Work instructions ▸ Go through the listing and copy each line with the string "before".

################

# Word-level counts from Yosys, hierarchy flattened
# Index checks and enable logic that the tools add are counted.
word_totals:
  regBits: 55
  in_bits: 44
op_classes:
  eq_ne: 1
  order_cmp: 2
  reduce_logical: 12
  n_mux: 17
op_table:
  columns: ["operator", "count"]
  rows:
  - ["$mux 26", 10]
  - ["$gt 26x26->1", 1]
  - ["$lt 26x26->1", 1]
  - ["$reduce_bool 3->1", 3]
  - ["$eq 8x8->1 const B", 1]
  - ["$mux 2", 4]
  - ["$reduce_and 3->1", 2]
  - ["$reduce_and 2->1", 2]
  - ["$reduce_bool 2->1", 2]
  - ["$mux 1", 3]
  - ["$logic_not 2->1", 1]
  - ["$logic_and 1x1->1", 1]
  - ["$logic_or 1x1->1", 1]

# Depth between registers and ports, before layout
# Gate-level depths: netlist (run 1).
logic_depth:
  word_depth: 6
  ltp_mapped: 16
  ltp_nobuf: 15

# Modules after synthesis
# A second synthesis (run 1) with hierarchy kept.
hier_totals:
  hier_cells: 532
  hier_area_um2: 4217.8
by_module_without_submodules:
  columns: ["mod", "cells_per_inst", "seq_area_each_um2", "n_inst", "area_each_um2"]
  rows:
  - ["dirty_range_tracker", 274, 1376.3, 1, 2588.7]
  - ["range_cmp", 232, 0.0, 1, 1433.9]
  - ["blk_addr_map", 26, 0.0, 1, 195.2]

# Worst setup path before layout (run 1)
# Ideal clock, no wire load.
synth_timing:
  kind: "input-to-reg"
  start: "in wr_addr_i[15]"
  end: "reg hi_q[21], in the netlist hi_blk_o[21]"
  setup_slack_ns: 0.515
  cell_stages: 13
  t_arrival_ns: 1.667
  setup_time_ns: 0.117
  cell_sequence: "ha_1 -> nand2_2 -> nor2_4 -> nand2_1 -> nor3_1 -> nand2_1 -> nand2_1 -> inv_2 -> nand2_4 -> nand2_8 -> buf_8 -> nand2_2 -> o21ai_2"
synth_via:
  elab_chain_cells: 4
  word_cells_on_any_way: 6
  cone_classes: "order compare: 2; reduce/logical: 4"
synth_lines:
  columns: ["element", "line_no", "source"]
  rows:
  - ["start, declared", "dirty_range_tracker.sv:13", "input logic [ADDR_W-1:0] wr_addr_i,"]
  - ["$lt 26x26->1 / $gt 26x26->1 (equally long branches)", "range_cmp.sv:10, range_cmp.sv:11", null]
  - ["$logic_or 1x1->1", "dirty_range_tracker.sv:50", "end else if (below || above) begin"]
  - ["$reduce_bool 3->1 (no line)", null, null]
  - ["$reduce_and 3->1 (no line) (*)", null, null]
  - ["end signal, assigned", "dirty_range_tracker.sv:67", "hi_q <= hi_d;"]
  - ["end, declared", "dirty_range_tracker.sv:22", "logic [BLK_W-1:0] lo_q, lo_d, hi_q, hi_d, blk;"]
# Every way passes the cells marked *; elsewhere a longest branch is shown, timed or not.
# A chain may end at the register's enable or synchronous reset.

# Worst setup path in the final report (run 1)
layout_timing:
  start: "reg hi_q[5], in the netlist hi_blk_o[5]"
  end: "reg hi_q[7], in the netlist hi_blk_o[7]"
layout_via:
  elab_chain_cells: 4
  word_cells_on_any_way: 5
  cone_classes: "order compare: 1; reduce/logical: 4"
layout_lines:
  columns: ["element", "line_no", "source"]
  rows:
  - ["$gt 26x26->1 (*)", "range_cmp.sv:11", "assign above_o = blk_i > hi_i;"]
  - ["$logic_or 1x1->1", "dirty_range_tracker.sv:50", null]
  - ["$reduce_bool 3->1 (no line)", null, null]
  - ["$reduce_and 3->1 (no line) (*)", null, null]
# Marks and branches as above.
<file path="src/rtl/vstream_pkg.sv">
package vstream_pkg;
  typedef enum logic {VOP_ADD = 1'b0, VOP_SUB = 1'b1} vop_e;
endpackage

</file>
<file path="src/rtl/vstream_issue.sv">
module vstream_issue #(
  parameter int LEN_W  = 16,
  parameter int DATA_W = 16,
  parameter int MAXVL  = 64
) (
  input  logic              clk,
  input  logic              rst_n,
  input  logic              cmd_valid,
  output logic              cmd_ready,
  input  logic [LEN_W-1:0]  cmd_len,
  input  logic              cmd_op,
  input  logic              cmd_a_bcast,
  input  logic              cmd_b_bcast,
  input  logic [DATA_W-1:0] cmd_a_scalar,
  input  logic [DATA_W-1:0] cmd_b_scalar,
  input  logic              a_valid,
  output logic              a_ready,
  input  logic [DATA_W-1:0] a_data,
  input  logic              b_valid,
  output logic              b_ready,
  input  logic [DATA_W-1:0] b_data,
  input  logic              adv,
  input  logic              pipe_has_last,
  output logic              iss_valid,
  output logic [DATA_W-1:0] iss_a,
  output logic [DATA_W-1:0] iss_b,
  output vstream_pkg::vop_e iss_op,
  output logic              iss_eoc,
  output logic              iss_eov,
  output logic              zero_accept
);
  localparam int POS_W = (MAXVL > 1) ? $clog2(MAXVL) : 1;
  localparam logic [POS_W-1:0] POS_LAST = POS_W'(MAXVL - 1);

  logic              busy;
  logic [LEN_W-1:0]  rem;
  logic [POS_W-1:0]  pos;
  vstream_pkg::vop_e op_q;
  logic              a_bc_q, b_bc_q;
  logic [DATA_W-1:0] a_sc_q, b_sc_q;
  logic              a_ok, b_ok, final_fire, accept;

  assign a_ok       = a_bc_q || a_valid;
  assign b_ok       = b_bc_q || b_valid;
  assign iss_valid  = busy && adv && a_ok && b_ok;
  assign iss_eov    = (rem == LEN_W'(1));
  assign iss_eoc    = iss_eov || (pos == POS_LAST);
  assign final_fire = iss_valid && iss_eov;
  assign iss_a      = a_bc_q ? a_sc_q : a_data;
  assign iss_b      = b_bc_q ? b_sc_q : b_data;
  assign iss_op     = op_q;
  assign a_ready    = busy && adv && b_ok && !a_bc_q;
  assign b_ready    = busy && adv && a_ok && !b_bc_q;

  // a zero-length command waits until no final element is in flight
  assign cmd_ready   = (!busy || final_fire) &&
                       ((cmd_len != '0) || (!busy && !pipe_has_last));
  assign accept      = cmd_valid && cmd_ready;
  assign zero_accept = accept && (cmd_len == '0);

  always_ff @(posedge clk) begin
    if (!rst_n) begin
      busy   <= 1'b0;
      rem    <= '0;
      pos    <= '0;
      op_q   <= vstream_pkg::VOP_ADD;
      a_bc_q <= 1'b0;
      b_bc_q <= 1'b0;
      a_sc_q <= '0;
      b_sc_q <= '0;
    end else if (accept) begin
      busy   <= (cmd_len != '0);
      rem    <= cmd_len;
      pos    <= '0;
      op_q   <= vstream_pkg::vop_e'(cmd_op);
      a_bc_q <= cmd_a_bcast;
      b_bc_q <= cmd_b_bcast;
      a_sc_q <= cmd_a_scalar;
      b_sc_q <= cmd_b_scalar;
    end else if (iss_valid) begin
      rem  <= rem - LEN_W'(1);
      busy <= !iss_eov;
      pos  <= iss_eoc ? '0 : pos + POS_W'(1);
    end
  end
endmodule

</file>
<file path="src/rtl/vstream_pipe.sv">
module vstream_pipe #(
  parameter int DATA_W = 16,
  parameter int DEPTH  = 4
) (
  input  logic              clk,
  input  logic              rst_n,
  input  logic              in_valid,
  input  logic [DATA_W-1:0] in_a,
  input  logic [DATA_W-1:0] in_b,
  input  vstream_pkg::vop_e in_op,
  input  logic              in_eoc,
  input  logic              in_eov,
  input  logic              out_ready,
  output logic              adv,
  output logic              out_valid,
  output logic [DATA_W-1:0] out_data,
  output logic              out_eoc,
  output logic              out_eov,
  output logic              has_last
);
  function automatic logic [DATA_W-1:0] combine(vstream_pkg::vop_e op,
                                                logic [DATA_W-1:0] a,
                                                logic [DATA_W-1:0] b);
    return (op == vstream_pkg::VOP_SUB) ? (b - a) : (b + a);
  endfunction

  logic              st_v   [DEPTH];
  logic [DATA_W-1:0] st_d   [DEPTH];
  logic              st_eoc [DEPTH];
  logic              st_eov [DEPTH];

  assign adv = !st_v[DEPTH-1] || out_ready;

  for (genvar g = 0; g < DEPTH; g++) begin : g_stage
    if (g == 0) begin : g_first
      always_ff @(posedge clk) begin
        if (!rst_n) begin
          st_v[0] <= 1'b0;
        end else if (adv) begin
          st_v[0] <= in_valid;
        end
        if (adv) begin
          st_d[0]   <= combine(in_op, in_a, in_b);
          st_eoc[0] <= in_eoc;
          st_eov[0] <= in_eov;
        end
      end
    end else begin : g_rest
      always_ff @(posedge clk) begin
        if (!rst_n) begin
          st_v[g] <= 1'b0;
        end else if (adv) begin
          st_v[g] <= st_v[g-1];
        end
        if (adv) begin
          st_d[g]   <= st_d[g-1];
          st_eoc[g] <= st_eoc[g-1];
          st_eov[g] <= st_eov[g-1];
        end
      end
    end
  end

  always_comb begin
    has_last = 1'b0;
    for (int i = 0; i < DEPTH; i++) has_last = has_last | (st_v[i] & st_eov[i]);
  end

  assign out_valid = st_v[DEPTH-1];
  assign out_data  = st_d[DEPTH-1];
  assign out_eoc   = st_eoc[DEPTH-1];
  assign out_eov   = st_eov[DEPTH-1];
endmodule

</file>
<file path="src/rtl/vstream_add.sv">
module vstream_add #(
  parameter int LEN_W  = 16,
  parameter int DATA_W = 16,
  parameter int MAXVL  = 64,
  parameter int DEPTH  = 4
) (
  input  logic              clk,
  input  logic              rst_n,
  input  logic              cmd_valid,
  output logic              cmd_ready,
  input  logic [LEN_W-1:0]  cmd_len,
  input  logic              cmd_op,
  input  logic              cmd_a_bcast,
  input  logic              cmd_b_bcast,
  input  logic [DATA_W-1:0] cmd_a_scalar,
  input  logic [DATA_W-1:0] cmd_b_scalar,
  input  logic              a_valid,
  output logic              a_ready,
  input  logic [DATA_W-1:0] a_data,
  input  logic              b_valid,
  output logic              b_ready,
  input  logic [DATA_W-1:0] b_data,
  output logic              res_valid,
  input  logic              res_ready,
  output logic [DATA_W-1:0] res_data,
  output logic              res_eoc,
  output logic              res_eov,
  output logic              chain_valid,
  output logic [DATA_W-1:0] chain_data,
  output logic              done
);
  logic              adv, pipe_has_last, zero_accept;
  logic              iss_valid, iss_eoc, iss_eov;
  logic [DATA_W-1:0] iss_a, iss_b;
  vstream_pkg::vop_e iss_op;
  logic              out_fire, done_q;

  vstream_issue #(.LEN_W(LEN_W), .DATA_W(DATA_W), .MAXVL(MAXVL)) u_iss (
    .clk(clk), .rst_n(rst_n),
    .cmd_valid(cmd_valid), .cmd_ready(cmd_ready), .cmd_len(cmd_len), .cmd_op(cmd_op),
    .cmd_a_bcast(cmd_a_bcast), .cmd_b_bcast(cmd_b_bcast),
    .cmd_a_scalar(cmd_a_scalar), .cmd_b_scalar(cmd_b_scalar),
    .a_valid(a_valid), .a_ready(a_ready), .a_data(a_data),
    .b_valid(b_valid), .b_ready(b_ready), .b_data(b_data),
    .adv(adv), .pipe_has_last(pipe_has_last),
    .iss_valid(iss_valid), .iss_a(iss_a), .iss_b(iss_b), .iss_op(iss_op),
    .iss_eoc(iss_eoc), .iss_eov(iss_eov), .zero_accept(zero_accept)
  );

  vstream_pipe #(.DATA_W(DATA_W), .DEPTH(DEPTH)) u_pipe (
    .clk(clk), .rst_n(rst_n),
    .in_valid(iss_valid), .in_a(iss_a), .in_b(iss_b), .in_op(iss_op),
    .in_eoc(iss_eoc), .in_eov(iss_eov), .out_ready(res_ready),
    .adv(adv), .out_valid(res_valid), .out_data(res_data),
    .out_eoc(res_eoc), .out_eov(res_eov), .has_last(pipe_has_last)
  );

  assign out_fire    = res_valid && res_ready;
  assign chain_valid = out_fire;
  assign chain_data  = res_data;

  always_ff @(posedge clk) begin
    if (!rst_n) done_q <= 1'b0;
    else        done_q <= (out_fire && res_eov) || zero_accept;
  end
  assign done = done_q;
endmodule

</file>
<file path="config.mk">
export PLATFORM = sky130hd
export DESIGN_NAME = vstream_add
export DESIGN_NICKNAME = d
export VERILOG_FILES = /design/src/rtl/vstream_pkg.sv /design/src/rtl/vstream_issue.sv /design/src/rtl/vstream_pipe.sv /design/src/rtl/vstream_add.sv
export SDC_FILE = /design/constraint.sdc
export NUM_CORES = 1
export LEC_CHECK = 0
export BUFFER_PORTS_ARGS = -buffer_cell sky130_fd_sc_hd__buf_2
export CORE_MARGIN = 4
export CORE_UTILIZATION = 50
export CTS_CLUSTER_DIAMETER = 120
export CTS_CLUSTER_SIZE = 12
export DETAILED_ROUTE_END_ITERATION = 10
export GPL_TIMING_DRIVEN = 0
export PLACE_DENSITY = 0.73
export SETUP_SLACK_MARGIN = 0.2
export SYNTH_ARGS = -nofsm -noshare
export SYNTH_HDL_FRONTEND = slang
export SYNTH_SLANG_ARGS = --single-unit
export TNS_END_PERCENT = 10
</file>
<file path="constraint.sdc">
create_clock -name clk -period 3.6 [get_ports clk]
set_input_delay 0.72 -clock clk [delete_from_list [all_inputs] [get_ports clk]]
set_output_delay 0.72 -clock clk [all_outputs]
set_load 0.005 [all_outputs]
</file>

################

Exercise output ▸
# Depth between registers and ports, before layout
# Worst setup path before layout (run 1)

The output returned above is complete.